What this trial studies

This study investigates the effects of probiotic supplementation and counseling on healthy eating and physical activity in overweight and obese adolescents aged 12-17 years who have received at least two doses of the CoronaVac® COVID-19 vaccine. The aim is to assess whether these interventions can improve gut microbiota, enhance immune response to SARS-CoV-2, and promote better health outcomes. Participants will be randomly assigned to receive either probiotics or placebo, alongside lifestyle counseling. The study is conducted in urban areas of Indonesia, focusing on the relationship between nutrition, infection, and immune health during adolescence.

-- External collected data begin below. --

**src/rtl/xbar_rr_nxm_pkg.sv**
```systemverilog
// ---------------------------------------------------------------------------
// xbar_rr_nxm_pkg
// Shared router package: mesh port-index constants, the default flit width
// and a small round-robin helper used by the crossbar arbiters.
// ---------------------------------------------------------------------------
package xbar_rr_nxm_pkg;

    // Mesh router port indices, shared by every router block
    localparam int LOCAL = 0;
    localparam int NORTH = 1;
    localparam int EAST  = 2;
    localparam int SOUTH = 3;
    localparam int WEST  = 4;

    // Default flit width for the router datapath
    localparam int FLIT_WIDTH = 8;

    // Index following idx in a ring of n entries
    function automatic int rrNext(input int idx, input int n);
        return (idx + 1 >= n) ? 0 : idx + 1;
    endfunction

endpackage

```
**src/rtl/xbar_rr_nxm_arbiter.sv**
```systemverilog
// ---------------------------------------------------------------------------
// rr_arbiter
// Round-robin arbiter with a rotating priority pointer. The search for a
// requester starts at the pointer and wraps modulo N; the pointer moves to
// one past the winner, and only when the arbiter is enabled and somebody
// requested.
//
// Ports:
//   clk_i   in   1       clock, rising edge
//   rst_i   in   1       synchronous active-high reset (pointer -> 0)
//   en_i    in   1       arbitration enable; no grant when low
//   req_i   in   N       request vector
//   gnt_o   out  N       one-hot grant (combinational)
//   idx_o   out  IDX_W   binary index of the granted requester
// ---------------------------------------------------------------------------
module rr_arbiter
    import xbar_rr_nxm_pkg::*;
#(
    parameter  int N     = 5,
    localparam int IDX_W = (N > 1) ? $clog2(N) : 1
) (
    input  logic             clk_i,
    input  logic             rst_i,
    input  logic             en_i,
    input  logic [N-1:0]     req_i,
    output logic [N-1:0]     gnt_o,
    output logic [IDX_W-1:0] idx_o
);

    logic [IDX_W-1:0] ptr_q;
    logic [IDX_W-1:0] ptr_d;
    logic             found;
    int               cand;

    // Walk the requesters starting at the pointer, wrapping around the ring,
    // and grant the first one found. Nothing is granted while disabled so a
    // full output never steals a flit from its input.
    always_comb begin
        gnt_o = '0;
        idx_o = '0;
        found = 1'b0;
        cand  = 0;
        for (int k = 0; k < N; k++) begin
            cand = int'(ptr_q) + k;
            if (cand >= N) begin
                cand = cand - N;
            end
            if (en_i && !found && req_i[cand]) begin
                found       = 1'b1;
                gnt_o[cand] = 1'b1;
                idx_o       = IDX_W'(cand);
            end
        end
    end

    // The pointer advances past the winner only on an actual grant, so an
    // idle or blocked output keeps its place in the rotation.
    always_comb begin
        ptr_d = ptr_q;
        if (en_i && |req_i) begin
            ptr_d = IDX_W'(rrNext(int'(idx_o), N));
        end
    end

    // Pointer register with synchronous reset back to requester 0
    always_ff @(posedge clk_i) begin
        if (rst_i) begin
            ptr_q <= '0;
        end else begin
            ptr_q <= ptr_d;
        end
    end

endmodule

```
**src/rtl/xbar_rr_nxm.sv**
```systemverilog
// ---------------------------------------------------------------------------
// xbar_rr_nxm
// N-input, M-output crossbar for the mesh router datapath. Each output has
// its own round-robin arbiter and registered output stage, so several flits
// can cross per cycle. Flits carry their destination index; flits with an
// out-of-range destination are accepted, discarded and flagged on err_o.
//
// Ports:
//   clk_i       in   1                  clock, rising edge
//   rst_i       in   1                  synchronous active-high reset
//   in_data_i   in   IN_N*DATA_WIDTH    input flits, port i at slice i
//   in_dst_i    in   IN_N*DST_W         destination output index per input
//   in_vld_i    in   IN_N               input flit valid
//   in_rdy_o    out  IN_N               input flit accepted (combinational)
//   out_data_o  out  OUT_N*DATA_WIDTH   registered output flits
//   out_src_o   out  OUT_N*SRC_W        registered source input index
//   out_vld_o   out  OUT_N              output flit valid
//   out_rdy_i   in   OUT_N              downstream accepts output flit
//   err_o       out  1                  pulse: flit dropped, illegal dest
// ---------------------------------------------------------------------------
module xbar_rr_nxm
    import xbar_rr_nxm_pkg::*;
#(
    parameter  int DATA_WIDTH = FLIT_WIDTH,
    parameter  int IN_N       = 5,
    parameter  int OUT_N      = 5,
    localparam int DST_W      = $clog2(OUT_N),
    localparam int SRC_W      = $clog2(IN_N)
) (
    input  logic                        clk_i,
    input  logic                        rst_i,
    input  logic [IN_N*DATA_WIDTH-1:0]  in_data_i,
    input  logic [IN_N*DST_W-1:0]       in_dst_i,
    input  logic [IN_N-1:0]             in_vld_i,
    output logic [IN_N-1:0]             in_rdy_o,
    output logic [OUT_N*DATA_WIDTH-1:0] out_data_o,
    output logic [OUT_N*SRC_W-1:0]      out_src_o,
    output logic [OUT_N-1:0]            out_vld_o,
    input  logic [OUT_N-1:0]            out_rdy_i,
    output logic                        err_o
);

    logic [IN_N-1:0]       reqMat [OUT_N];
    logic [IN_N-1:0]       gntMat [OUT_N];
    logic [SRC_W-1:0]      gntIdx [OUT_N];
    logic [OUT_N-1:0]      canLoad;
    logic [IN_N-1:0]       columnReq;
    logic [IN_N-1:0]       columnGnt;
    logic [IN_N-1:0]       illegal;

    logic [DATA_WIDTH-1:0] outData_q [OUT_N];
    logic [DATA_WIDTH-1:0] outData_d [OUT_N];
    logic [SRC_W-1:0]      outSrc_q  [OUT_N];
    logic [SRC_W-1:0]      outSrc_d  [OUT_N];
    logic [OUT_N-1:0]      outVld_q;
    logic [OUT_N-1:0]      outVld_d;
    logic                  err_q;
    logic                  err_d;

    // Request matrix: row j collects every valid input addressed to output j.
    // An output can take a new flit when it is empty or being drained now.
    always_comb begin
        for (int j = 0; j < OUT_N; j++) begin
            reqMat[j] = '0;
            for (int i = 0; i < IN_N; i++) begin
                reqMat[j][i] = in_vld_i[i] &&
                               (in_dst_i[i*DST_W +: DST_W] == DST_W'(j));
            end
            canLoad[j] = !outVld_q[j] || out_rdy_i[j];
        end
    end

    // One arbiter per output; enabling it with canLoad keeps a blocked output
    // from granting and from moving its pointer.
    for (genvar j = 0; j < OUT_N; j++) begin : genArb
        rr_arbiter #(
            .N(IN_N)
        ) uArb (
            .clk_i (clk_i),
            .rst_i (rst_i),
            .en_i  (canLoad[j]),
            .req_i (reqMat[j]),
            .gnt_o (gntMat[j]),
            .idx_o (gntIdx[j])
        );
    end

    // Input side: a valid input that matches no output row has an illegal
    // destination and is swallowed immediately. Since each input addresses a
    // single output, OR-ing the grant columns gives its ready directly.
    always_comb begin
        columnReq = '0;
        columnGnt = '0;
        for (int j = 0; j < OUT_N; j++) begin
            columnReq = columnReq | reqMat[j];
            columnGnt = columnGnt | gntMat[j];
        end
        illegal  = in_vld_i & ~columnReq;
        in_rdy_o = (rst_i) ? '0 : (illegal | columnGnt);
    end

    // Output stage next state: a grant loads the winner's flit and source;
    // otherwise a drained flit clears valid while data and source hold.
    always_comb begin
        err_d = |illegal;
        for (int j = 0; j < OUT_N; j++) begin
            outData_d[j] = outData_q[j];
            outSrc_d[j]  = outSrc_q[j];
            outVld_d[j]  = outVld_q[j] && !out_rdy_i[j];
            if (|gntMat[j]) begin
                outData_d[j] = in_data_i[int'(gntIdx[j])*DATA_WIDTH +: DATA_WIDTH];
                outSrc_d[j]  = gntIdx[j];
                outVld_d[j]  = 1'b1;
            end
        end
    end

    // Output registers and error flag, all cleared by reset
    always_ff @(posedge clk_i) begin
        if (rst_i) begin
            for (int j = 0; j < OUT_N; j++) begin
                outData_q[j] <= '0;
                outSrc_q[j]  <= '0;
            end
            outVld_q <= '0;
            err_q    <= 1'b0;
        end else begin
            for (int j = 0; j < OUT_N; j++) begin
                outData_q[j] <= outData_d[j];
                outSrc_q[j]  <= outSrc_d[j];
            end
            outVld_q <= outVld_d;
            err_q    <= err_d;
        end
    end

    // Flatten the per-output registers onto the packed ports
    always_comb begin
        for (int j = 0; j < OUT_N; j++) begin
            out_data_o[j*DATA_WIDTH +: DATA_WIDTH] = outData_q[j];
            out_src_o[j*SRC_W +: SRC_W]            = outSrc_q[j];
        end
        out_vld_o = outVld_q;
        err_o     = err_q;
    end

endmodule

```
--- src/rtl/term_cursor_engine.sv ---
// -----------------------------------------------------------------------------
// term_cursor_engine
//
// CPU-side controller for the VGA text terminal. Accepts writes to four
// registers (OUT, X, Y, ATTR) and turns characters written to OUT into
// framebuffer cell writes. It also handles cursor advance, line wrap,
// control characters, hardware scrolling (row offset) and line/screen clears.
//
// Ports
//   clk     : system clock, all logic on its rising edge
//   n_rst   : asynchronous active-low reset
//   addrin  : register select (0 OUT, 1 X, 2 Y, 3 ATTR)
//   datain  : register write data
//   inen    : one-cycle write strobe, sampled only while busy = 0
//   busy    : high while a framebuffer operation is in progress
//   fbx     : framebuffer column
//   fby     : framebuffer physical row
//   fbchar  : character to store
//   fbattr  : attribute to store
//   fbreq   : framebuffer write request
//   fback   : one-cycle framebuffer write acknowledge
//   scroll  : physical row shown at logical row 0
//   curx    : cursor column
//   cury    : cursor logical row
//
// Framebuffer handshake: fbreq rises with fbx/fby/fbchar/fbattr valid and
// holds them stable until a cycle where fback = 1 is sampled; that cycle
// completes exactly one cell write and fbreq is low in the following cycle.
// fback while fbreq = 0 is ignored. Each request is raised one cycle after
// its address is loaded, so there is always a one-cycle gap between cells.
// -----------------------------------------------------------------------------
module term_cursor_engine #(
    parameter int COLS  = 80,
    parameter int ROWS  = 30,
    parameter int ATTRW = 4,
    localparam int XW   = $clog2(COLS),
    localparam int YW   = $clog2(ROWS)
) (
    input  logic             clk,
    input  logic             n_rst,
    input  logic [1:0]       addrin,
    input  logic [7:0]       datain,
    input  logic             inen,
    output logic             busy,
    output logic [XW-1:0]    fbx,
    output logic [YW-1:0]    fby,
    output logic [7:0]       fbchar,
    output logic [ATTRW-1:0] fbattr,
    output logic             fbreq,
    input  logic             fback,
    output logic [YW-1:0]    scroll,
    output logic [XW-1:0]    curx,
    output logic [YW-1:0]    cury
);

    localparam logic [XW-1:0] X_MAX  = XW'(COLS - 1);
    localparam logic [YW-1:0] Y_MAX  = YW'(ROWS - 1);
    localparam logic [YW:0]   ROWS_W = (YW + 1)'(ROWS);
    localparam logic [7:0]    X_LIM  = 8'(COLS - 1);
    localparam logic [7:0]    Y_LIM  = 8'(ROWS - 1);

    localparam logic [7:0] CH_BS    = 8'h08;
    localparam logic [7:0] CH_LF    = 8'h0A;
    localparam logic [7:0] CH_FF    = 8'h0C;
    localparam logic [7:0] CH_CR    = 8'h0D;
    localparam logic [7:0] CH_SPACE = 8'h20;
    localparam logic [7:0] CH_DEL   = 8'h7F;

    localparam logic [1:0] REG_OUT  = 2'd0;
    localparam logic [1:0] REG_X    = 2'd1;
    localparam logic [1:0] REG_Y    = 2'd2;
    localparam logic [1:0] REG_ATTR = 2'd3;

    typedef enum logic [1:0] {
        IDLE    = 2'd0,
        PUTC    = 2'd1,
        CLRLINE = 2'd2,
        CLRALL  = 2'd3
    } state_t;

    state_t           state;
    logic [ATTRW-1:0] attr;

    // ------------------------------------------------------------------
    // Combinational helpers
    // ------------------------------------------------------------------
    logic [XW-1:0] x_clamp;
    logic [YW-1:0] y_clamp;
    logic [YW:0]   row_sum;
    logic [YW-1:0] phys_row;
    logic [YW-1:0] scroll_inc;
    logic          is_print;
    logic          ack;

    assign x_clamp = (datain > X_LIM) ? X_MAX : datain[XW-1:0];
    assign y_clamp = (datain > Y_LIM) ? Y_MAX : datain[YW-1:0];

    // Both cury and scroll are < ROWS, so their sum is < 2*ROWS and a
    // single conditional subtract gives the modulo.
    assign row_sum  = {1'b0, cury} + {1'b0, scroll};
    assign phys_row = (row_sum >= ROWS_W) ? YW'(row_sum - ROWS_W)
                                          : row_sum[YW-1:0];

    assign scroll_inc = (scroll == Y_MAX) ? '0 : scroll + YW'(1);

    // Printable: 0x20..0x7E and everything from 0x80 upwards.
    assign is_print = (datain >= CH_SPACE) && (datain != CH_DEL);

    // Only an acknowledge against an outstanding request counts.
    assign ack = fbreq && fback;

    // ------------------------------------------------------------------
    // Control FSM with registered outputs
    // ------------------------------------------------------------------
    always_ff @(posedge clk or negedge n_rst) begin
        if (!n_rst) begin
            state  <= IDLE;
            busy   <= 1'b0;
            curx   <= '0;
            cury   <= '0;
            scroll <= '0;
            attr   <= '0;
            fbreq  <= 1'b0;
            fbx    <= '0;
            fby    <= '0;
            fbchar <= '0;
            fbattr <= '0;
        end else begin
            case (state)
                IDLE: begin
                    if (inen) begin
                        case (addrin)
                            REG_X:    curx <= x_clamp;
                            REG_Y:    cury <= y_clamp;
                            REG_ATTR: attr <= datain[ATTRW-1:0];
                            REG_OUT: begin
                                if (is_print) begin
                                    fbx    <= curx;
                                    fby    <= phys_row;
                                    fbchar <= datain;
                                    fbattr <= attr;
                                    state  <= PUTC;
                                    busy   <= 1'b1;
                                end else if (datain == CH_CR) begin
                                    curx <= '0;
                                end else if (datain == CH_BS) begin
                                    if (curx != '0) begin
                                        curx <= curx - XW'(1);
                                    end
                                end else if (datain == CH_LF) begin
                                    curx <= '0;
                                    if (cury != Y_MAX) begin
                                        cury <= cury + YW'(1);
                                    end else begin
                                        // The new bottom physical row is
                                        // (ROWS-1 + scroll + 1) mod ROWS,
                                        // which is the current scroll.
                                        scroll <= scroll_inc;
                                        fbx    <= '0;
                                        fby    <= scroll;
                                        fbchar <= CH_SPACE;
                                        fbattr <= attr;
                                        state  <= CLRLINE;
                                        busy   <= 1'b1;
                                    end
                                end else if (datain == CH_FF) begin
                                    fbx    <= '0;
                                    fby    <= '0;
                                    fbchar <= CH_SPACE;
                                    fbattr <= attr;
                                    state  <= CLRALL;
                                    busy   <= 1'b1;
                                end
                            end
                            default: ;
                        endcase
                    end
                end

                PUTC: begin
                    if (!fbreq) begin
                        fbreq <= 1'b1;
                    end else if (ack) begin
                        fbreq <= 1'b0;
                        if (curx != X_MAX) begin
                            curx  <= curx + XW'(1);
                            state <= IDLE;
                            busy  <= 1'b0;
                        end else begin
                            curx <= '0;
                            if (cury != Y_MAX) begin
                                cury  <= cury + YW'(1);
                                state <= IDLE;
                                busy  <= 1'b0;
                            end else begin
                                // Wrap off the bottom: scroll and blank the
                                // row that becomes the new bottom line.
                                scroll <= scroll_inc;
                                fbx    <= '0;
                                fby    <= scroll;
                                fbchar <= CH_SPACE;
                                fbattr <= attr;
                                state  <= CLRLINE;
                            end
                        end
                    end
                end

                CLRLINE: begin
                    if (!fbreq) begin
                        fbreq <= 1'b1;
                    end else if (ack) begin
                        fbreq <= 1'b0;
                        if (fbx == X_MAX) begin
                            state <= IDLE;
                            busy  <= 1'b0;
                        end else begin
                            fbx <= fbx + XW'(1);
                        end
                    end
                end

                CLRALL: begin
                    if (!fbreq) begin
                        fbreq <= 1'b1;
                    end else if (ack) begin
                        fbreq <= 1'b0;
                        if (fbx == X_MAX) begin
                            fbx <= '0;
                            if (fby == Y_MAX) begin
                                fby    <= '0;
                                curx   <= '0;
                                cury   <= '0;
                                scroll <= '0;
                                state  <= IDLE;
                                busy   <= 1'b0;
                            end else begin
                                fby <= fby + YW'(1);
                            end
                        end else begin
                            fbx <= fbx + XW'(1);
                        end
                    end
                end

                default: begin
                    state <= IDLE;
                    busy  <= 1'b0;
                    fbreq <= 1'b0;
                end
            endcase
        end
    end

endmodule
--- config.mk ---
export PLATFORM = sky130hd
export DESIGN_NAME = term_cursor_engine
export DESIGN_NICKNAME = d
export VERILOG_FILES = /design/src/rtl/term_cursor_engine.sv
export SDC_FILE = /design/constraint.sdc
export NUM_CORES = 1
export LEC_CHECK = 0
export BUFFER_PORTS_ARGS = -buffer_cell sky130_fd_sc_hd__buf_2
export CORE_MARGIN = 2
export CORE_UTILIZATION = 58
export CTS_BUF_LIST = sky130_fd_sc_hd__clkbuf_16
export DETAILED_ROUTE_END_ITERATION = 10
export HOLD_SLACK_MARGIN = 0.06
export PLACE_DENSITY = 0.89
export SETUP_SLACK_MARGIN = 0.3
export SLEW_MARGIN = 25
export SYNTH_ARGS = -nofsm -noshare
export SYNTH_HDL_FRONTEND = slang
export SYNTH_SLANG_ARGS = --single-unit
--- constraint.sdc ---
create_clock -name clk -period 3.2 [get_ports clk]
set_input_delay 0.64 -clock clk [delete_from_list [all_inputs] [get_ports clk]]
set_output_delay 0.64 -clock clk [all_outputs]
set_load 0.01 [all_outputs]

Who should consider this trial

Why it matters

Potential benefit: If successful, this study could provide a novel approach to improving health and immune response in overweight adolescents, potentially reducing their risk of severe COVID-19 outcomes.

How similar studies have performed: While there is limited evidence specifically addressing probiotics in this context, previous studies have shown potential benefits of probiotics in improving health outcomes in overweight adolescents.

Eligibility criteria

Inclusion Criteria:

1. living in Jakarta, Surabaya, and Yogyakarta City for at least 6 months permanently;
2. apparently healthy;
3. male and female, age 12-17 years old;
4. overweight or obese (BMI-for-age z-score \>+1SD);
5. have completed at least two dosages of COVID-19 vaccine, the vaccine must be CoronaVac® (Sinovac);
6. minimal 6 months post vaccinated prior to recruitments.
7. parents willing to sign the informed consent and adolescents give informed assent;
8. Must have an active health insurance, for instance BPJS or similar health insurance.

Exclusion Criteria:

1. having a history of COVID-19 infection within the last month confirmed by PCR or antigen from health care facilities or independent laboratory;
2. having a history of chronic and non-communicable diseases, congenital diseases, and disabilities;
3. reported current diagnosed as suspected active Tuberculosis (primary lung TB, miliary TB, bleeding cough bone TB, meningitis TB);
4. having a history of gastrointestinal or malabsorption disorder (such as celiac disease and inflammatory bowel disease) within the last three months or during the study;
5. taking antibiotics during 2 weeks before the start of the study (adolescents will be included after 3 weeks of last antibiotic intake);
6. taking other medications or having diseases that may influence the immune response - i.e. immune deficiencies, immunosuppressants medications, blood transfusion or other blood products;
7. taking insulin and/or anti-dyslipidemia medication;
8. being pregnant and/or breastfeeding.

Where this trial is running

Jakarta Pusat, DKI Jakarta

• Department of Nutrition (FKUI-RSCM); and Human Nutrition Research Center, Indonesian Medical Education Research Institute (HNRC-IMERI) Faculty of Medicine, Universitas Indonesia — Jakarta Pusat, DKI Jakarta, Indonesia (RECRUITING)

Study contacts

• Principal investigator: Rina Agustina, PhD — Dep of Nutrition and Human Nutrition Research Center, IMERI, Fac of Medicine Universitas Indonesia
• Study coordinator: Rina Agustina, PhD
• Email: dr.rinaagustina@gmail.com
• Phone: +622129189160

How to participate

1. Review the eligibility criteria above with your treating physician.
2. Visit the official trial page on ClinicalTrials.gov for the most current contact information and recruitment status.
3. Contact the listed study coordinator or principal investigator to request pre-screening. Pre-screening is free and never obligates you to enroll.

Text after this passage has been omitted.